Barry Hofstetter wrote:Apart from an ancient text describing the actual processes involved, I doubt that anyone knows the answer to this.
Frescoes, mosaics, physical remains in very dry dig sites, and modern practices in non-packaging cultures are all possible sources that might contribute to an understanding of the first question. I don't know what the morphological element -υλη contributes to our understanding here, and the singularin the LXX text quotes leaves me a little surprised.
The issues raised in the second could be approached through archeological evidence for an answer, but the constitution (the mode of constituting) the cakes would not be so easily depicted in art. Conservation practices in pre-mechanised societies could also suggest how humans have worked with food stuffs considering their natural properties. If what holds for the μέρος-μέλος pair also holds for the related word μοῖρα, then Longus' use of μοῖρα may suggest a a lack of distinction of parts. If it is not related, then the "lot" sense, might mean little more than "the part which was for him", without describing its internal quality. Not using κομμάτιον may suggest that the παλάθη was not so dense that it needed to be cut, or it may not.
The third question that I didn't ask, viz. "What other fruits could be make into a παλάθη?" both could be asked, and perhaps doesn't need to be asked. Herodotus taken together with the LXX shows that the παλάθη is not limited to just one fruit. In some ways that is enough to give definition to the LSJ entry. If I hadn't looked up the references in LSJ, and asked this 3rd question, then the statements you make about doubt could equally be applied to it too.

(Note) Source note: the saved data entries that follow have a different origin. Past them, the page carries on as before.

From an optimization exercise on the open Yosys and OpenROAD flow, aimed at small area, a short achievable clock period and few clock cycles; shortcuts taken in it are not production practice.
The RTL was checked by simulation tests, not by an equivalence proof against the original design.
Power figures rest on the tool's default switching activity, not on a simulated workload.

**constraint.sdc**
```tcl
create_clock -name core_clock -period 9.0 [get_ports {clock}]
set_input_delay 1.8000 -clock core_clock [delete_from_list [all_inputs] [get_ports {clock}]]
set_output_delay 1.8000 -clock core_clock [all_outputs]
set_load 0.01 [all_outputs]
```
**config.mk**
```make
export PLATFORM = sky130hd
export DESIGN_NAME = infix_expression_evaluator_unit
export DESIGN_NICKNAME = infix_expression_evaluator_unit
export VERILOG_FILES = /design/flow/design.v
export SDC_FILE = /design/flow/constraint.sdc
export NUM_CORES = 4
export LEC_CHECK = 0
export ABC_AREA = 1
export CAP_MARGIN = 20
export CORE_MARGIN = 2
export CORE_UTILIZATION = 40
export GPL_TIMING_DRIVEN = 0
export SETUP_SLACK_MARGIN = 4.5
export SLEW_MARGIN = 20
```
What follows belongs to an exercise in optimizing a design on an open flow for small area, a short achievable clock period and few clock cycles per item; a production flow would make more cautious choices. Only simulation tests tie the RTL to the original design; equivalence was not proved.

===== design/flow/config.mk =====
export PLATFORM = sky130hd
export DESIGN_NAME = idct_top
export DESIGN_NICKNAME = idct_top
export VERILOG_FILES = /design/flow/design.v
export SDC_FILE = /design/flow/constraint.sdc
export NUM_CORES = 4
export LEC_CHECK = 0
export CAP_MARGIN = 20
export CORE_MARGIN = 2
export CORE_UTILIZATION = 40
export PLACE_DENSITY = 0.6
export SETUP_SLACK_MARGIN = 5
export SLEW_MARGIN = 20
export SYNTH_MEMORY_MAX_BITS = 8192

===== design/flow/constraint.sdc =====
create_clock -name core_clock -period 10.0 [get_ports {Clock}]
set_input_delay 2.0000 -clock core_clock [delete_from_list [all_inputs] [get_ports {Clock}]]
set_output_delay 2.0000 -clock core_clock [all_outputs]
set_load 0.01 [all_outputs]

===== design/flow/design.v =====
package idct_pkg;
	function automatic logic [1:0] lane(input logic [2:0] k, input logic [1:0] n);
		case ({k, n})
			5'd5, 5'd9, 5'd10, 5'd12, 5'd23, 5'd24, 5'd27, 5'd30: lane = 2'd1;
			5'd6, 5'd15, 5'd20, 5'd29: lane = 2'd2;
			5'd7, 5'd13, 5'd22, 5'd28: lane = 2'd3;
			default: lane = 2'd0;
		endcase
	endfunction
	function automatic logic cneg(input logic [2:0] k, input logic [1:0] n);
		case ({k, n})
			5'd10, 5'd11: cneg = 1'b1;
			5'd13, 5'd14, 5'd15: cneg = 1'b1;
			5'd17, 5'd18: cneg = 1'b1;
			5'd21: cneg = 1'b1;
			5'd25, 5'd27: cneg = 1'b1;
			5'd29, 5'd31: cneg = 1'b1;
			default: cneg = 1'b0;
		endcase
	endfunction
endpackage
`timescale 1ns/100ps
module idct_addsub #(
	parameter int W = 32
) (
	input logic [W-1:0] a,
	input logic [W-1:0] b,
	input logic sub,
	output logic [W-1:0] y
);
logic [W:0] t;
assign t = {a, 1'b1} + {b ^ {W{sub}}, sub};
assign y = t[W:1];
endmodule
`timescale 1ns/100ps
module idct_mcm #(
	parameter int IW = 16,
	parameter int OW = 28
) (
	input logic Clock,
	input logic signed [IW-1:0] x_in,
	input logic [2:0] k_in,
	output logic [3:0][OW-1:0] p
);
logic [OW-1:0] x;
logic [OW-1:0] x9_c, x11_c, x25_c, x35_c, x257_c;
logic [OW-1:0] xa, x9, x11, x25, x35, x257;
logic [2:0] ka;
assign x = OW'(x_in);
assign x9_c = (x << 3) + x;
assign x11_c = (x << 4) - (x << 2) - x;
assign x25_c = (x << 5) - (x << 3) + x;
assign x35_c = (x << 5) + (x << 2) - x;
assign x257_c = (x << 8) + x;
always_ff @(posedge Clock) begin
	xa <= x;
	x9 <= x9_c;
	x11 <= x11_c;
	x25 <= x25_c;
	x35 <= x35_c;
	x257 <= x257_c;
	ka <= k_in;
end
logic odd, zero4;
logic [OW-1:0] l0_a, l0_b, l1_a, l1_b;
logic [OW-1:0] l0, l1, l2, l3;
assign odd = ka[0];
assign zero4 = (ka[1:0] == 2'b00);
assign l0_a = zero4 ? (xa << 11) : (x11 << 8);
assign l0_b = odd ? x25 : (zero4 ? '0 : (x35 << 2));
idct_addsub #(.W(OW)) as_l0 (.a(l0_a), .b(l0_b), .sub(!odd && !zero4), .y(l0));
assign l1_a = odd ? (x257 << 3) : (x9 << 7);
assign l1_b = odd ? (x11 << 5) : (x11 << 2);
idct_addsub #(.W(OW)) as_l1 (.a(l1_a), .b(l1_b), .sub(!odd), .y(l1));
assign l2 = (x25 << 6) + x9;
assign l3 = (x9 << 6) - x11;
always_ff @(posedge Clock) begin
	p <= {l3, l2, l1, l0};
end
endmodule
`timescale 1ns/100ps
module idct_top #(
	parameter int ROW_PITCH = 320
) (
	input logic Clock,
	input logic Resetn,
	input logic start,
	input logic [17:0] in_base,
	input logic [17:0] out_base,
	input logic [15:0] sram_read_data,
	output logic [17:0] sram_address,
	output logic [15:0] sram_write_data,
	output logic sram_we_n,
	output logic busy,
	output logic finish
);
localparam logic [17:0] PIX_PITCH = 18'(ROW_PITCH / 2);
localparam logic [6:0] LAST = 7'd109;
logic start_d;
logic [6:0] cnt;           
logic [17:0] out_base_r;
logic go;
assign go = !busy && start && !start_d;
always_ff @(posedge Clock or negedge Resetn) begin
	if (!Resetn) begin
		start_d <= 1'b0;
		busy <= 1'b0;
		finish <= 1'b0;
		cnt <= '0;
	end else begin
		start_d <= start;
		finish <= 1'b0;
		if (go) begin
			busy <= 1'b1;
			cnt <= 7'd1;
		end else if (busy) begin
			cnt <= cnt + 7'd1;
			if (cnt == LAST) begin
				busy <= 1'b0;
				finish <= 1'b1;
			end
		end
	end
end
logic [2:0] ra_n;      
logic [2:0] rc_n;      
logic rc_first;
logic hold_ld;         
logic [2:0] dr_c;      
logic [2:0] ca_k;      
logic [2:0] cc_k;      
logic ring_v;
logic [4:0] wm;        
logic [1:0] wi;        
logic wsub;            
logic [17:0] addr_delta;
logic rd_step;         
logic wr_load;         
logic wr_step;         
logic we_next;         
always_ff @(posedge Clock) begin
	ra_n <= 3'(cnt - 7'd3);
	rc_n <= 3'(cnt - 7'd5);
	rc_first <= (3'(cnt - 7'd5) == 3'd0) || (3'(cnt - 7'd5) == 3'd1);
	dr_c <= 3'(cnt - 7'd14);
	ca_k <= 3'((cnt - 7'd15) >> 3);
	cc_k <= 3'((cnt - 7'd17) >> 3);
	wm <= 5'(cnt - 7'd75);
end
always_comb begin
	case ({wm[4:3], wm[0]})
		3'b000: wi = 2'd0;
		3'b001: wi = 2'd1;
		3'b010: wi = 2'd3;
		3'b011: wi = 2'd2;
		3'b100: wi = 2'd2;
		3'b101: wi = 2'd3;
		3'b110: wi = 2'd1;
		default: wi = 2'd0;
	endcase
	wsub = wm[3];
end
always_ff @(posedge Clock or negedge Resetn) begin
	if (!Resetn) begin
		hold_ld <= 1'b0;
		ring_v <= 1'b0;
		rd_step <= 1'b0;
		wr_load <= 1'b0;
		wr_step <= 1'b0;
		we_next <= 1'b0;
		addr_delta <= '0;
	end else begin
		hold_ld <= busy && cnt >= 7'd13 && cnt <= 7'd69 && cnt[2:0] == 3'd5;
		ring_v <= busy && cnt >= 7'd17 && cnt <= 7'd80;
		rd_step <= (go || busy) && cnt <= 7'd62 || go;
		wr_load <= busy && cnt == 7'd76;
		wr_step <= busy && cnt >= 7'd77 && cnt <= 7'd107;
		we_next <= busy && cnt >= 7'd76 && cnt <= 7'd107;
		if (go || (busy && cnt <= 7'd62)) begin
			addr_delta <= (go || cnt[2:0] != 3'd7) ? 18'd1 : 18'(ROW_PITCH - 7);
		end else begin
			if (cnt[0] == 1'b1) begin
				addr_delta <= PIX_PITCH;
			end else if (cnt[2:0] == 3'd4) begin
				addr_delta <= (cnt[4:3] == 2'b11) ? (18'd0 - 18'd3 * PIX_PITCH - 18'd3) :
					(18'd3 * PIX_PITCH - 18'd3);
			end else begin
				addr_delta <= 18'd1 - PIX_PITCH;
			end
		end
	end
end
always_ff @(posedge Clock or negedge Resetn) begin
	if (!Resetn) begin
		sram_address <= '0;
		sram_we_n <= 1'b1;
		out_base_r <= '0;
	end else begin
		sram_we_n <= !(busy && we_next);
		if (go) begin
			sram_address <= in_base;
			out_base_r <= out_base;
		end else if (wr_load) begin
			sram_address <= out_base_r;
		end else if (busy && (rd_step || wr_step)) begin
			sram_address <= sram_address + addr_delta;
		end
	end
end
logic signed [15:0] s_reg;
logic [3:0][27:0] lp1;
always_ff @(posedge Clock) begin
	s_reg <= sram_read_data;
end
idct_mcm #(.IW(16), .OW(28)) mcm1 (.Clock(Clock), .x_in(s_reg), .k_in(ra_n), .p(lp1));
logic [3:0][29:0] acc1;    
logic [3:0][29:0] acc2;    
logic [3:0][29:0] ev_h;
logic [3:0][29:0] od_h;
for (genvar c = 0; c < 4; c++) begin : g_row
	logic [29:0] a_in;
	logic [29:0] a_out;
	logic [27:0] sel;
	assign sel = lp1[idct_pkg::lane(rc_n, 2'(c))];
	assign a_in = rc_first ? 30'd0 : acc2[c];
	idct_addsub #(.W(30)) as_row (
		.a(a_in),
		.b(30'($signed(sel))),
		.sub(idct_pkg::cneg(rc_n, 2'(c))),
		.y(a_out)
	);
	always_ff @(posedge Clock) begin
		acc1[c] <= a_out;
		acc2[c] <= acc1[c];
		if (hold_ld) begin
			ev_h[c] <= acc2[c];
			od_h[c] <= acc1[c];
		end
	end
end
logic [1:0] dr_i;
logic [30:0] dr_sum;
logic signed [22:0] t_reg;
assign dr_i = dr_c[2] ? ~dr_c[1:0] : dr_c[1:0];
idct_addsub #(.W(31)) as_drain (
	.a(31'($signed(ev_h[dr_i]))),
	.b(31'($signed(od_h[dr_i]))),
	.sub(dr_c[2]),
	.y(dr_sum)
);
always_ff @(posedge Clock) begin
	t_reg <= dr_sum[30:8];
end
logic [3:0][31:0] lp2;
idct_mcm #(.IW(23), .OW(32)) mcm2 (.Clock(Clock), .x_in(t_reg), .k_in(ca_k), .p(lp2));
logic [15:0][3:0][31:0] ring;
for (genvar r = 0; r < 4; r++) begin : g_col
	logic [31:0] a_in;
	logic [31:0] a_out;
	assign a_in = (cc_k[2:1] == 2'b00) ? 32'd0 : ring[15][r];
	idct_addsub #(.W(32)) as_col (
		.a(a_in),
		.b(lp2[idct_pkg::lane(cc_k, 2'(r))]),
		.sub(idct_pkg::cneg(cc_k, 2'(r))),
		.y(a_out)
	);
	always_ff @(posedge Clock) begin
		for (int i = 1; i < 16; i++) begin
			ring[i][r] <= ring[i-1][r];
		end
		ring[0][r] <= ring_v ? a_out : ring[15][r];
	end
end
logic [31:0] ae, be, ao, bo;
logic [31:0] q_e, q_o;
logic [15:0] qh_e, qh_o;
assign ae = wm[0] ? ring[2][wi] : ring[1][wi];
assign be = wm[0] ? ring[10][wi] : ring[9][wi];
assign ao = wm[0] ? ring[1][wi] : ring[0][wi];
assign bo = wm[0] ? ring[9][wi] : ring[8][wi];
idct_addsub #(.W(32)) as_qe (.a(ae), .b(be), .sub(wsub), .y(q_e));
idct_addsub #(.W(32)) as_qo (.a(ao), .b(bo), .sub(wsub), .y(q_o));
always_ff @(posedge Clock) begin
	qh_e <= q_e[31:16];
	qh_o <= q_o[31:16];
end
function automatic logic [7:0] clip(input logic [15:0] q);
	if (q[15]) begin
		clip = 8'h00;
	end else if (|q[14:8]) begin
		clip = 8'hff;
	end else begin
		clip = q[7:0];
	end
endfunction
always_ff @(posedge Clock) begin
	sram_write_data <= {clip(qh_e), clip(qh_o)};
end
endmodule

===== design/flow/run.sh =====
#!/bin/bash
# synth_recipe.tcl (not shown) runs the flow's synth.tcl, then flattens the netlist and writes it again
# the make line also repeats each setting of config.mk as NAME=value (left out here)
make -C /OpenROAD-flow-scripts/flow DESIGN_CONFIG=/design/flow/config.mk WORK_HOME=/design/flow/orfs CLKGATE_MAP_FILE= SYNTH_SCRIPT=/design/flow/synth_recipe.tcl finish

==> summary.txt <==
-- synthesized netlist by cell type, drive strengths merged (28+ instances only) --
library cell,n
nor2b,360
dfxtp,2889
o221ai,33
mux2,178
nand4,36
dfrtp,60
nand3,159
o31ai,53
and2,37
and3,43
nand2,1043
nor3,188
edfxtp,240
o211ai,77
a211oi,185
a21boi,36
ha,777
xnor2,610
buf,106
inv,454
or3,64
o21a,95
mux4,205
nand2b,124
o21bai,78
a21o,286
o21ai,677
a21oi,693
fa,105
or2,28
o211a,79
clkbuf,347
nor2,637
xor2,227
a31oi,135
mux2i,247
-- worst max-delay path: stages (launching register included) --
cell and delay, ps:
dfxtp_4 490, buf_4 170, buf_6 310, buf_16 360
nand3_1 130, o21ai_0 100, a21oi_1 100, a21oi_1 190
xnor2_1 190, ha_2 350, a21o_1 200, a311oi_4 420
nand2_1 150, o211ai_1 230, buf_4 210, a211oi_2 110
a31oi_4 290, o21bai_4 130, a211oi_1 270, o21bai_1 110
a21oi_1 180, xnor2_1 130
-- repair_timing --
action                                  4_1_cts  5_1_grt
gates resized for setup                     140      128
pin swaps                                    11       31
setup buffers                                36       57
endpoints found under the hold margin         0        0
cloned                                       13       13
endpoints found under the setup margin      173       70
-- per-layer routing --
layer,vias to the layer above,GRT usage (%),share of wire [%]
met5,-,0,0.0040
met4,2,6.73,3.5
met3,562,2.69,4.6
met2,2123,35.3,48
met1,41600,26.3,44
li1,42400,-,-
-- through the flow --
stage                     utilization [%]  instance area [sq um]  setup WS, ps
after global placement               41.9                 134000          3600
after CTS                            45.8                 147000          4910
after floorplan                         -                 129000          5030
after global routing                 46.2                 148000          4850
after detailed placement             41.9                 134000          3600
final                                46.2                 148000          4950
-- final cells by class --
cell class / instances / area [sq um] / share of cell area, %
Timing Repair Buffer: 300 / 3580 / 2.42
Clock buffer: 443 / 9320 / 6.30
Clock inverter: 147 / 1820 / 1.23
Sequential cell: 3190 / 66600 / 45.0
Multi-Input combinational cell: 7835 / 59500 / 40.2
Timing Repair inverter: 1 / 11.3 / 0.00761
Inverter: 456 / 1770 / 1.20
Tap cell: 4305 / 5390 / 3.64
Antenna cell: 6 / 15.0 / 0.0101
-- worst max path at each step --
stage | start | cells past startpoint | slack [ps] | end
floorplan | wm[0] | 22 | 5030 | qh_o[14]
global placement | wm[0] | 18 | 3600 | qh_e[14]
detailed placement | wm[0] | 18 | 3600 | qh_e[14]
CTS | wm[0] | 19 | 4910 | qh_e[14]
global route | wm[0] | 21 | 4850 | qh_e[14]
finish | wm[0] | 21 | 4950 | qh_e[14]
-- logic make-up after synthesis --
group,count (synthesis)
simple gates,2802
fa+ha+maj,882
mux,630
flops,3190
buf+inv,909
compound gates,2682
xor+xnor,837
==> impl_metrics.ini <==
[sta]
max_freq_mhz = 198
clock-skew-final_ps = 97.6
final-hold-violation-count = 0
hold_ws_ps = 273
finalSetupViolations = 0
rsz0062_at_grt = true
drv_slew = 0
period_minus_slack_ps = 5050
tightestPinTransition_ps = 1100
fin_crit_sh_pct = 50.5
tns_ps = 0
relSlewSlack_pct = 26.0

[worst_hold_path]
whs_endpoint = ring[933]
hp-start = ring[805]
hold_depth = 0
hp-class = flip-flop to flip-flop

[synthesis]
netlist.area_leader.share_pct = 45.0
synth_seq_cells = 3190
synth_xor_area_share_pct = 5.70
synth_top_family_by_area = compound AO/OA/AOI/OAI gates
synth_cells = 11900
syn_nets = 12900
synth.avg_cell_area_sq_um = 10.8
synth_adder_area_share_pct = 9.19
ys_types = 101
syn_area_sq_um = 129000
synth_flop_cell = dfxtp_1
synthMuxAreaShare_pct = 7.07
yosysWarningCount = 3
synth-edff-count = 240
yosys.area_share.simple_pct = 10.1
synth_compound_area_share_pct = 13.4
synth_area_leaders = dfxtp_1, ha_1, edfxtp_1
yosys.area.top_type = dfxtp_1
ys_seq_area_share_pct = 51.8
async_reset_ff_share_pct = 1.91

[clock_network]
cts_root_buf = clkbuf_16
htreeDepth = 5
cts_tree = built
cts_buffer_depth = 4
cts_sinks = 3190
clk_pin_slew_worst_paths_ps = 70
clock_latency_ps = 960
cts_made_buffers = 323
ctsHoldBuffers = 0

[grt]
grt_max_degree = 90
first_global_vias = 83700
grtUsageTotal_pct = 20.4
grt_overflow_total = 0
grt_first_pass_wirelength_um = 515000
antenna_found_initial = 5

[drt]
drc = 0
viasPerCell = 5.20
routedWlPerCell_um = 20.8
num_vias = 86700
wl_um = 347000
ant_nets = 0
first_iter_violations = 6180
first_pass_iters = 6

[layout]
area_growth_syn_to_layout_pct = 15.1
layout-drive-gt1-share_pct = 11.0
num-fill-cells = 29400
layout_common_cells = dfxtp_1, nand2_1, ha_1, a21oi_1, o21ai_0
layout_commonest_cell = dfxtp_1
layout.cells.non_filler = 16700
largest-register = ring
largest_reg_flops = 2048
nets = 13000
largest_registers = ring: 2048 flops, mcm2.p: 125 flops

[floorplan]
start_util_pct = 40.1
ios = 92
core_sq_um = 320000
rows = 208
dieArea_sq_um = 326000
dieHeight_um = 571
die_w_um = 571

[worst_setup_path]
cp_max_fo = 76
endpoint_kind = flip-flop
cp.arrival_ps = 5920
critical_path_class = flip-flop to flip-flop
r2r_start = wm[0]
worstPathRequired_ps = 10870
start_kind = flip-flop
r2r_cells = 21
rrSetupSlack_ps = 4950
timing.rr.end = qh_e[14]

[outcome]
status = no timing/DRC/antenna violations

[placed_design]
dp_cells = 16000
io_buffers = 91
gp_congestion = 0.910
hpwl_um = 245000

[run]
maxCapViolCount = 0
Testbench counts, summed over its fixed seeds: cycles 7,048, blocks 64.

what the ideal ports hide:
How much do the figures lean on ideal ports? The routed layout below was timed once more, with nothing changed but the port constraints. Step 1, drivers: a clkbuf_16 drives Clock and a buf_2 each remaining input, both assumed. Step 2, shift: input delay + t, output delay - t, t = (earliest + latest rising clock arrival at the registers) / 2. This alone moves slack from input paths to output paths. Three values: ideal ports, drivers, drivers and shift; two values: the first two.
t (ns): 1.004
setup slack, ns: 4.953 / 4.953 / 4.953
worst hold slack (ns): 0.273 / 0.273 / 0.273
worst slew at a driven data input, ns: 0.05
After both steps setup and hold are still met in this run. The setup slack of this run moves by 0.000 ns with the drivers and by 0.000 ns with both steps.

As an aside, to comment on the cultural assuptions of (reasonable) doubt, it seems that it is your expectation that if you can create sufficient doubt then that carries some culturally endorsed credibility as a proof that something is wong or not credible. I've seen a similar phenomenon in other presentations of ideas too, when someone says something like, "and that might be all we ever know" at the end of a point they make. Effectively, they give themselves the last word without there being any reason for that being the case. I find the practice slightly amusing: slightly annoying.